# 5 days old



## wiccan (May 1, 2008)

all doin well


----------



## cav (May 23, 2008)

ow lovely they are lookin great

i will have all 6 please

are you keepin one?


----------



## wiccan (May 1, 2008)

i hope 2 keep one were just workin out i we will be able to afford it as were waitin on r new house !!! to go thou and then we'll have enough room


----------



## rottiesloveragdolls (Nov 2, 2007)

*there lovely but like kids they grow up  great pic *


----------



## cav (May 23, 2008)

wiccan said:


> i hope 2 keep one were just workin out i we will be able to afford it as were waitin on r new house !!! to go thou and then we'll have enough room


hope you can keep one its so nice to watch them grow up together
if you keep one will it be a boy or girl


----------



## wiccan (May 1, 2008)

it will be a boy as both girls are already reserved by there new familes ! luckly its one of my gd friends and one off the studs good friends (his pick of the litter ) as he cant keep one


----------



## cav (May 23, 2008)

wiccan said:


> it will be a boy as both girls are already reserved by there new familes ! luckly its one of my gd friends and one off the studs good friends (his pick of the litter ) as he cant keep one


well least you can see them grow up that will be nice


----------



## wiccan (May 1, 2008)




----------



## Guest (Aug 23, 2008)

Gorgeous!!! It only gets better and better


----------



## Blaxen (May 4, 2008)

wow, they all look really chunky  Hope you have caught up on some sleep and your not too exhausted


----------



## wiccan (May 1, 2008)

http://http://s224.photobucket.com/albums/dd240/jdroo_photo/?action=view&current=S7300952.flv


----------



## gillieworm (Jul 4, 2008)

Ahhh they are gorgeous.

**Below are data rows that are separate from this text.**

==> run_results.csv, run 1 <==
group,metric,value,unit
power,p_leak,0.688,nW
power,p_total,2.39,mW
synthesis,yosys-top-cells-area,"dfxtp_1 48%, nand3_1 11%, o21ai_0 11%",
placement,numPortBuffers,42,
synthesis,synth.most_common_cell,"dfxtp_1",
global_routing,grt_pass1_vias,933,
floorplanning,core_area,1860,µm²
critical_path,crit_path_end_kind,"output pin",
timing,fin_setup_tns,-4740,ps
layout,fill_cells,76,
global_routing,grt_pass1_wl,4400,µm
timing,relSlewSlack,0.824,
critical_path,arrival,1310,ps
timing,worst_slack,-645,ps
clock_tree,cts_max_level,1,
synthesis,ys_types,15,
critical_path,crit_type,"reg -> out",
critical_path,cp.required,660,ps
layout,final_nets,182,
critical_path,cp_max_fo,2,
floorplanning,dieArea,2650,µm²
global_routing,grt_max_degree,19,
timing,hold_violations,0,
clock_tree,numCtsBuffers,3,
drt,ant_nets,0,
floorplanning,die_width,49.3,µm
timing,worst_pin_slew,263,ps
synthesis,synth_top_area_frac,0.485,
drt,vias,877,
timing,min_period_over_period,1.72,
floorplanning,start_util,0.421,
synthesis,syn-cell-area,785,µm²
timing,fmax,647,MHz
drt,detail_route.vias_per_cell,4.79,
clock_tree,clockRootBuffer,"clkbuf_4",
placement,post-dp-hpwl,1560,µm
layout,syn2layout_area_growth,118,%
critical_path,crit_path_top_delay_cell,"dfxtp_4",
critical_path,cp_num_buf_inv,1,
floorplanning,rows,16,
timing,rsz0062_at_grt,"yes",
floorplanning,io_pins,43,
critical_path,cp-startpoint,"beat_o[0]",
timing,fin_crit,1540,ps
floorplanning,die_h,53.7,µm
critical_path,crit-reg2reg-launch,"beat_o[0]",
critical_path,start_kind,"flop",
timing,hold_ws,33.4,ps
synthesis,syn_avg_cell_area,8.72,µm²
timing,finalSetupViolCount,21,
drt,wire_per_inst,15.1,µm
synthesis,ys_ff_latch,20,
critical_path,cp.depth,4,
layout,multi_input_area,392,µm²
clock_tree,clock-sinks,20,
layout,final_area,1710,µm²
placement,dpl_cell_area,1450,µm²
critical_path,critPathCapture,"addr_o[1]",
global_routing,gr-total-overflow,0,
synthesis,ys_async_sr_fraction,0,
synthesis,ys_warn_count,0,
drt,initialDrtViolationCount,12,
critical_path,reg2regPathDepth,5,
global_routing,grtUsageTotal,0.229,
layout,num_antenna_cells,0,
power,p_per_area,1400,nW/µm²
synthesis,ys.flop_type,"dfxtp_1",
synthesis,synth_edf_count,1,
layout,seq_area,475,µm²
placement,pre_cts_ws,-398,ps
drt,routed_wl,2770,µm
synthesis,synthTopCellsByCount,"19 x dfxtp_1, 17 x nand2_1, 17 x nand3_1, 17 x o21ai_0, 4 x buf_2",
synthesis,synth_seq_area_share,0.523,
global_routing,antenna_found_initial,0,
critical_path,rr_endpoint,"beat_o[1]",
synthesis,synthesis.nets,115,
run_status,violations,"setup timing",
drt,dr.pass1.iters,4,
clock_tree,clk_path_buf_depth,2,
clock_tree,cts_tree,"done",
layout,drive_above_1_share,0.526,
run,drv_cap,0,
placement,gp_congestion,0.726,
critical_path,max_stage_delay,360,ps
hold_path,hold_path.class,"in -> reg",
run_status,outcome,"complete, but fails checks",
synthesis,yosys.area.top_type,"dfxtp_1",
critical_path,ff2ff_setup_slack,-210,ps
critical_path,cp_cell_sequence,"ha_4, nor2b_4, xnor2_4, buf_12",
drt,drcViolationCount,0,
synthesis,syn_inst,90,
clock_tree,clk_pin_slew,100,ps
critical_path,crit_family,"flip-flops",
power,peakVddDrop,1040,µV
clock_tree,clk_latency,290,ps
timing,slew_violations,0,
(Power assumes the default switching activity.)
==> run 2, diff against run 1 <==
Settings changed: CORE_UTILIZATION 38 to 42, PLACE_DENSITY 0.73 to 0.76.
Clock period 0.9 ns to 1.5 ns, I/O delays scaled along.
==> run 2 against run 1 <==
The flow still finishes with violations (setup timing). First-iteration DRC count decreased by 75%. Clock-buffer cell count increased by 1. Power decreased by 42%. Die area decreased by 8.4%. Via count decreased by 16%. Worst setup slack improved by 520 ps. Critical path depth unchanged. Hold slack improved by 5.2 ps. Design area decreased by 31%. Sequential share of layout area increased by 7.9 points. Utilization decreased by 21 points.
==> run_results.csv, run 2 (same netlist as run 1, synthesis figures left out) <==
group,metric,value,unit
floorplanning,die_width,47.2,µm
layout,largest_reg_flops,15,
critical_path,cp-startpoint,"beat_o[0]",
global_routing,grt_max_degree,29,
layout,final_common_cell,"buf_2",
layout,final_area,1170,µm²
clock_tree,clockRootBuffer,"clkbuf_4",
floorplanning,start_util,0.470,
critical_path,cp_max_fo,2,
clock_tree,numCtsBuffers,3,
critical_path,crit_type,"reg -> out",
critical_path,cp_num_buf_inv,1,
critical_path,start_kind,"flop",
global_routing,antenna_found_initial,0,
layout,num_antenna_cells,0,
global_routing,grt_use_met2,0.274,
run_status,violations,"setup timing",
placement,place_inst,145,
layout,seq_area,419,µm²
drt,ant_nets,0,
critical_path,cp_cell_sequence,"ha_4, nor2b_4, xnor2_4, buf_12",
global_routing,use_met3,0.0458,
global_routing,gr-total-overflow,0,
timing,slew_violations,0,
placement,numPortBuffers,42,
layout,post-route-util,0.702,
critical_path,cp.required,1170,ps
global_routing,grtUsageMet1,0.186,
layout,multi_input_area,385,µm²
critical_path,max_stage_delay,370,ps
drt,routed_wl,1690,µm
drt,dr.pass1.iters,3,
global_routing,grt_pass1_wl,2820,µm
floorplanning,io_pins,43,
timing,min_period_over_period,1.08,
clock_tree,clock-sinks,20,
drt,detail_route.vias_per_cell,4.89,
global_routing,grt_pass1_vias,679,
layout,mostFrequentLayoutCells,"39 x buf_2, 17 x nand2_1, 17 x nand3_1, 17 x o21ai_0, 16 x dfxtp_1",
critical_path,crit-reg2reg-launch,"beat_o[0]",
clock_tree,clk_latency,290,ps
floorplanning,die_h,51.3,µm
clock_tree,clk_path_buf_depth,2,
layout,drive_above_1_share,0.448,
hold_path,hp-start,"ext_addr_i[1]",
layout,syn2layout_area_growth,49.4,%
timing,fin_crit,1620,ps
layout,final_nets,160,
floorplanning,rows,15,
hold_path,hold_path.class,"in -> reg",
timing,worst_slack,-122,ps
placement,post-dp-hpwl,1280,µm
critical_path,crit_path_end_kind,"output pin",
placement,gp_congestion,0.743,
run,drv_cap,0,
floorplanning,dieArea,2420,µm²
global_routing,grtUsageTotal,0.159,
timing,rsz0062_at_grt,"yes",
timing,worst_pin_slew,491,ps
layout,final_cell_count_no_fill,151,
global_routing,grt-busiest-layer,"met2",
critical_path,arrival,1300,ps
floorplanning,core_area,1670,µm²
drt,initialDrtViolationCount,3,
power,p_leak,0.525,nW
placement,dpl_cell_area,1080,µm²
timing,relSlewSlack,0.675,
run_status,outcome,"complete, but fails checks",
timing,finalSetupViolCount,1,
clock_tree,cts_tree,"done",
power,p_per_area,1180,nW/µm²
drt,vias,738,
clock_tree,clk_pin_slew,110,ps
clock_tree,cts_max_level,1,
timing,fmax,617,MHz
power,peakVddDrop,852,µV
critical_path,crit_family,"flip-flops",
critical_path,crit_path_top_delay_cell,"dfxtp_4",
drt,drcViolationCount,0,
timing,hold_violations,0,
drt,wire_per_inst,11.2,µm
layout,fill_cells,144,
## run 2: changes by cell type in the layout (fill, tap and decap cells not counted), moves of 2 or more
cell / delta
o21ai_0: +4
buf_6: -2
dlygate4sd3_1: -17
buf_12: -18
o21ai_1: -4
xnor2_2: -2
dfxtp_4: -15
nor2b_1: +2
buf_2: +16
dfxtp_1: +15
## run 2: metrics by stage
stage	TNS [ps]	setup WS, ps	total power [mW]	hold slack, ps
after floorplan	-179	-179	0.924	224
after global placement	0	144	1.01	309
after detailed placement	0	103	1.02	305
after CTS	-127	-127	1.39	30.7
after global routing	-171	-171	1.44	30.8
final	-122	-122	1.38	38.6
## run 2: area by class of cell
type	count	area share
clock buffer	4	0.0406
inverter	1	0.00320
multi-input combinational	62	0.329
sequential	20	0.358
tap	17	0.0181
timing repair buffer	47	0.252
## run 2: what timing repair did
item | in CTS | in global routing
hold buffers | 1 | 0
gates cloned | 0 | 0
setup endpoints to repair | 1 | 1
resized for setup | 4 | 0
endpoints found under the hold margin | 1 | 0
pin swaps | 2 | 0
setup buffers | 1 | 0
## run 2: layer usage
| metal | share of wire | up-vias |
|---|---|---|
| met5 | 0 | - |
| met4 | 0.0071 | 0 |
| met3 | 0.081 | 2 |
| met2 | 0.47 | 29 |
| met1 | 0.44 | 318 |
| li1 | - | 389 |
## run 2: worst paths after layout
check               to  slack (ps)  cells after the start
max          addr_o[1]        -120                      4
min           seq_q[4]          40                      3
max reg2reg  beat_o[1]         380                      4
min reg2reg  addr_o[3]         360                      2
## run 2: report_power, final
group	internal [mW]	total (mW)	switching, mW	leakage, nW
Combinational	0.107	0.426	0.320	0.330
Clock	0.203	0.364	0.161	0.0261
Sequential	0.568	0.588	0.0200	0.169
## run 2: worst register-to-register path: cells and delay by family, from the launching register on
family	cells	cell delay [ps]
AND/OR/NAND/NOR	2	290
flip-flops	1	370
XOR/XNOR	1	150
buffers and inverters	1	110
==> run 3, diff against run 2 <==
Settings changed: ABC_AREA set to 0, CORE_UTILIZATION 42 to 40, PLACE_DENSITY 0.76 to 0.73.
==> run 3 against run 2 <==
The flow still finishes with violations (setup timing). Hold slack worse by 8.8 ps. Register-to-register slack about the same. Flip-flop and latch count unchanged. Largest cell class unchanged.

Always wonder what they dream about at that age 

I had to mess about with your link though cuz it wouldn't work to start S7300952.flv - Video - Photobucket - Video and Image Hosting


----------



## momentofmadness (Jul 19, 2008)

They are lovely..


----------



## krrbl123 (Jun 26, 2008)

they are really big, have they grown much in 5 days


----------



## wiccan (May 1, 2008)

yeah they have grown quite alot in the 5 days its amazin how quickly they grow


----------



## Guest (Aug 23, 2008)

they look so clean and healthy...its always a god sign wen they lay there twitching 

gorgeous dogs and ther colors are real nice.


----------